▶ EXCERPTED DATA
File: src/rtl/scanline_edge_pd_steering_defines.svh
// ----------------------------------------------------------------------------
// Scanline edge PD steering - assertion macros
// Shared concurrent assertion helpers. Define NO_ASSERTIONS to drop them.
// ----------------------------------------------------------------------------
`ifndef SCANLINE_EDGE_PD_STEERING_DEFINES_SVH
`define SCANLINE_EDGE_PD_STEERING_DEFINES_SVH

`ifndef NO_ASSERTIONS

// property that must hold at every edge out of reset
`define SEPD_ASSERT(lbl, prop, msg) \
  lbl: assert property (@(posedge clk) disable iff (!rst_n) (prop)) else $error(msg);

// consequence that must hold in the cycle after the antecedent
`define SEPD_ASSERT_NEXT(lbl, ante, cons, msg) \
  lbl: assert property (@(posedge clk) disable iff (!rst_n) (ante) |=> (cons)) else $error(msg);

`else

`define SEPD_ASSERT(lbl, prop, msg)
`define SEPD_ASSERT_NEXT(lbl, ante, cons, msg)

`endif

`endif

File: src/rtl/sepd_pkg.sv
// ----------------------------------------------------------------------------
// Scanline edge PD steering - package
// Field widths, register indexes, reset values and the beat types shared
// between the scan stage and the steering stage.
// ----------------------------------------------------------------------------
package sepd_pkg;

  // field widths
  localparam int PIX_W   = 8;
  localparam int COL_W   = 9;
  localparam int SW_W    = 7;
  localparam int THR_W   = 8;
  localparam int ROAD_W  = 8;
  localparam int GAIN_W  = 12;
  localparam int SPD_W   = 8;
  localparam int STEER_W = 19;

  // internal arithmetic widths (cover image widths up to 512)
  localparam int WIN_W  = 12;  // signed window bounds
  localparam int ERR_W  = 10;  // signed lane error
  localparam int DERR_W = 11;  // signed error delta
  localparam int PROD_W = 24;  // signed gain products
  localparam int SUM_W  = 25;  // signed PD sum

  // configuration port
  localparam int CFG_IDX_W  = 3;
  localparam int CFG_DATA_W = 12;

  localparam logic [CFG_IDX_W-1:0] REG_WIN_WIDTH   = 3'd0;
  localparam logic [CFG_IDX_W-1:0] REG_EDGE_THRESH = 3'd1;
  localparam logic [CFG_IDX_W-1:0] REG_ROAD_WIDTH  = 3'd2;
  localparam logic [CFG_IDX_W-1:0] REG_LANE_SIDE   = 3'd3;
  localparam logic [CFG_IDX_W-1:0] REG_KP_GAIN     = 3'd4;
  localparam logic [CFG_IDX_W-1:0] REG_KD_GAIN     = 3'd5;
  localparam logic [CFG_IDX_W-1:0] REG_SPEED_LIMIT = 3'd6;

  // register reset values
  localparam logic [SW_W-1:0]   WIN_WIDTH_RST   = 7'd40;
  localparam logic [THR_W-1:0]  EDGE_THR_RST    = 8'd50;
  localparam logic [ROAD_W-1:0] ROAD_WIDTH_RST  = 8'd80;
  localparam logic              LANE_SIDE_RST   = 1'b1;
  localparam logic [GAIN_W-1:0] KP_GAIN_RST     = 12'd640;
  localparam logic [GAIN_W-1:0] KD_GAIN_RST     = 12'd51;
  localparam logic [SPD_W-1:0]  SPEED_LIMIT_RST = 8'd20;

  // state reset values
  localparam int              HALF_ROAD_RST = 40;
  localparam logic [SPD_W-1:0] ROW_CNT_RST  = 8'd10;
  localparam logic [SPD_W-1:0] ROW_CNT_MAX  = 8'd255;

  // steering saturation bounds
  localparam logic signed [SUM_W-1:0] STEER_MAX = 25'sd262143;
  localparam logic signed [SUM_W-1:0] STEER_MIN = -25'sd262144;

  typedef struct packed {
    logic [SW_W-1:0]   win_width;
    logic [THR_W-1:0]  edge_thresh;
    logic [ROAD_W-1:0] road_width;
    logic              lane_side;
    logic [GAIN_W-1:0] kp_gain;
    logic [GAIN_W-1:0] kd_gain;
    logic [SPD_W-1:0]  speed_limit;
  } cfg_t;

  // row-end beat handed from the scan stage to the steering stage
  typedef struct packed {
    logic                     found;
    logic [COL_W-1:0]         edge_col;
    logic [COL_W-1:0]         track_col;
    logic signed [ERR_W-1:0]  err;
    logic signed [DERR_W-1:0] derr;
    logic [SPD_W-1:0]         speed;
  } row_res_t;

endpackage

▶ TASK DIRECTIONS
The lines sought are those in the data above that include the string "disable"; copy each one.

▶ RESPONSE TO THIS TASK
  lbl: assert property (@(posedge clk) disable iff (!rst_n) (prop)) else $error(msg);
  lbl: assert property (@(posedge clk) disable iff (!rst_n) (ante) |=> (cons)) else $error(msg);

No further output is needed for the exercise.